Log streams are labelled by service_name (manager, agent, …). Confirm what is
flowing with the Loki label-values tool before querying.
Grafana MCP — Common Queries
Use the grafana MCP tools (e.g. list_datasources, query_loki_logs,
query_prometheus, list_loki_label_values, search_dashboards). Verify exact tool
names/params from the MCP itself; the queries below are what you pass.
Logs (Loki / LogQL) — datasource loki_ds_001:
{service_name="manager"} # recent manager logs
{service_name="manager"} |= "error" # errors only
{service_name="agent"} | json | level="ERROR" # structured (JSON) filter
{service_name="manager"} |= "<request-id>" # trace one request end-to-end
Metrics (Prometheus / PromQL) — datasource prom_ds_001:
up # which targets are healthy
backendai_api_request_count # REST request counter
rate(backendai_api_request_count[1m]) # request rate
backendai_api_request_duration_sec_bucket # API latency histogram
backendai_graphql_request_count # GraphQL operation counter
Metric definitions live in src/ai/backend/common/metrics/metric.py
(backendai_api_request_*, backendai_graphql_request_*); component-specific metrics
under src/ai/backend/{manager,agent,storage}/metrics/.
Dashboards / traces / profiles: the pre-built dashboard is provisioned from
grafana-dashboards/dashboard.json (discover via search_dashboards). Tempo
(tempo_ds_001) holds distributed traces; Pyroscope (pyroscope_ds_001) holds profiles.
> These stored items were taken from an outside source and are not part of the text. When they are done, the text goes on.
Source: an optimization exercise on an open RTL-to-GDS flow (aim: small area, a short achievable clock period and few clock cycles per item). Production flows keep margins and buffers that such runs may drop. RTL that was checked went through simulation tests only; none was proved equivalent to the original. Power and IR drop assume default switching activity.

== JK ==
==> flow/design.v (excerpt) <==
module space_to_depth_address_gen_core #(
  parameter int unsigned DATA_BITS = 32,
  parameter int unsigned DIM_BITS  = 12,
  parameter int unsigned ADDR_BITS = 24
) (
  input  logic                   clk_i,
  input  logic                   rst_ni,
  input  logic                   psel,
  input  logic                   penable,
  input  logic                   pwrite,
  input  logic [4:0]             paddr,
  input  logic [31:0]            pwdata,
  output logic [31:0]            prdata,
  output logic                   pready,
  input  logic                   in_valid_i,
  output logic                   in_ready_o,
  input  logic [DATA_BITS-1:0]   element_value_i,
  output logic                   out_valid_o,
  input  logic                   out_ready_i,
  output logic [DATA_BITS-1:0]   out_value_o,
  output logic [ADDR_BITS-1:0]   out_address_o,
  output logic                   in_range_o,
  output logic                   last_element_o
);
Size in the first run: roughly 1400 cells after synthesis, about 300 flip-flops, ~170 I/O pins, about 15000 µm² of cells after synthesis.
clock: 10.0 ns
lec_check: 0
cap_margin: 20
core_margin: 2
core_utilization: 55
cts_cluster_diameter: 80
cts_cluster_size: 25
slew_margin: 20
standard.sh (not shown) runs the stock make flow with config.mk's settings and CLKGATE_MAP_FILE= SYNTH_SCRIPT=/design/flow/synth_recipe.tcl, a recipe that flattens the netlist after the stock synthesis.
==> flow/flow/run.sh <==
#!/bin/bash
# Own layout flow: the standard synthesis (standard.sh synth, unchanged),
# then the standard ORFS layout steps with these changes:
#  - port buffers placed by flow/ports.tcl: a small buffer on each input and
#    a faster one on each output (instead of the resizer's single pick)
#  - timing repair aimed at a larger setup margin
# Each step's output goes to its own log in this folder; ORFS's per-stage
# logs are under orfs/logs/.
set -euo pipefail
MARGIN=${MARGIN:-6.8}
[[ -f flow/params.sh ]] && source flow/params.sh
bash standard.sh synth > synth.log 2>&1
PORTS="$PWD/flow/ports.tcl"
sed 's#"\${@:-finish}"#SETUP_SLACK_MARGIN='"$MARGIN"' DONT_BUFFER_PORTS=1 PRE_RESIZE_TCL='"$PORTS"' "${@:-finish}"#' standard.sh > layout.sh
grep -q "SETUP_SLACK_MARGIN=$MARGIN" layout.sh
bash layout.sh > layout.log 2>&1
==> flow/flow/params.sh <==
MARGIN=6.8
==> flow/flow/ports.tcl <==
# Port buffers, placed before the resizer step (after global placement, whose
# timing-driven mode removes buffers), in place of ORFS's buffer_ports
puts "Perform port buffering (flow/ports.tcl)..."
buffer_ports -inputs -buffer_cell sky130_fd_sc_hd__buf_1
buffer_ports -outputs -buffer_cell sky130_fd_sc_hd__buf_4
Testbench counts of JK, summed over its fixed seeds: cycles 53,646, items 52,758.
Standard Verification Loop
After a code change:
- Restart the affected service —
./dev restart mgr (see /local-dev).
- Exercise it — e.g. a
./bai call (see /bai-cli).
- Observe via Grafana MCP: query Loki for that
service_name to confirm the request
ran without errors, and Prometheus to confirm the expected metric moved.
This replaces tailing console output — always confirm runtime behavior through the MCP.
Related Skills
/local-dev — Restart services before observing.
/bai-cli — Exercise the API, then verify logs/metrics here.
/halfstack — Bring up / inspect the observability containers.